▸ Directions
Some entries follow. Reproduce exactly the lines starting at the one with "export DESIGN_NICKNAME = d" and stopping after the one with "export ABC_AREA = 1".

[Start of Attachment]

[config.mk]
export PLATFORM = sky130hd
export DESIGN_NAME = fuzzy_pattern_scan
export DESIGN_NICKNAME = d
export VERILOG_FILES = /design/src/rtl/fps_pkg.sv /design/src/rtl/fps_char_decode.sv /design/src/rtl/fps_row_update.sv /design/src/rtl/fps_match_hold.sv /design/src/rtl/fuzzy_pattern_scan.sv
export SDC_FILE = /design/constraint.sdc
export NUM_CORES = 1
export LEC_CHECK = 0
export ABC_AREA = 1
export BUFFER_PORTS_ARGS = -buffer_cell sky130_fd_sc_hd__buf_2
export CAP_MARGIN = 20
export CORE_UTILIZATION = 45
export DETAILED_ROUTE_END_ITERATION = 6
export HOLD_SLACK_MARGIN = 0.03
export PLACE_DENSITY = 0.77
export SETUP_SLACK_MARGIN = 0.4
export SYNTH_ARGS = -nofsm -noshare
export SYNTH_HDL_FRONTEND = slang
export SYNTH_HIERARCHICAL = 1
export SYNTH_SLANG_ARGS = --single-unit
[constraint.sdc]
create_clock -name clk -period 1.5 [get_ports clk]
set_input_delay 0.225 -clock clk [delete_from_list [all_inputs] [get_ports clk]]
set_output_delay 0.225 -clock clk [all_outputs]
set_load 0.05 [all_outputs]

[End of Attachment]

▸ Solution
export DESIGN_NICKNAME = d
export VERILOG_FILES = /design/src/rtl/fps_pkg.sv /design/src/rtl/fps_char_decode.sv /design/src/rtl/fps_row_update.sv /design/src/rtl/fps_match_hold.sv /design/src/rtl/fuzzy_pattern_scan.sv
export SDC_FILE = /design/constraint.sdc
export NUM_CORES = 1
export LEC_CHECK = 0
export ABC_AREA = 1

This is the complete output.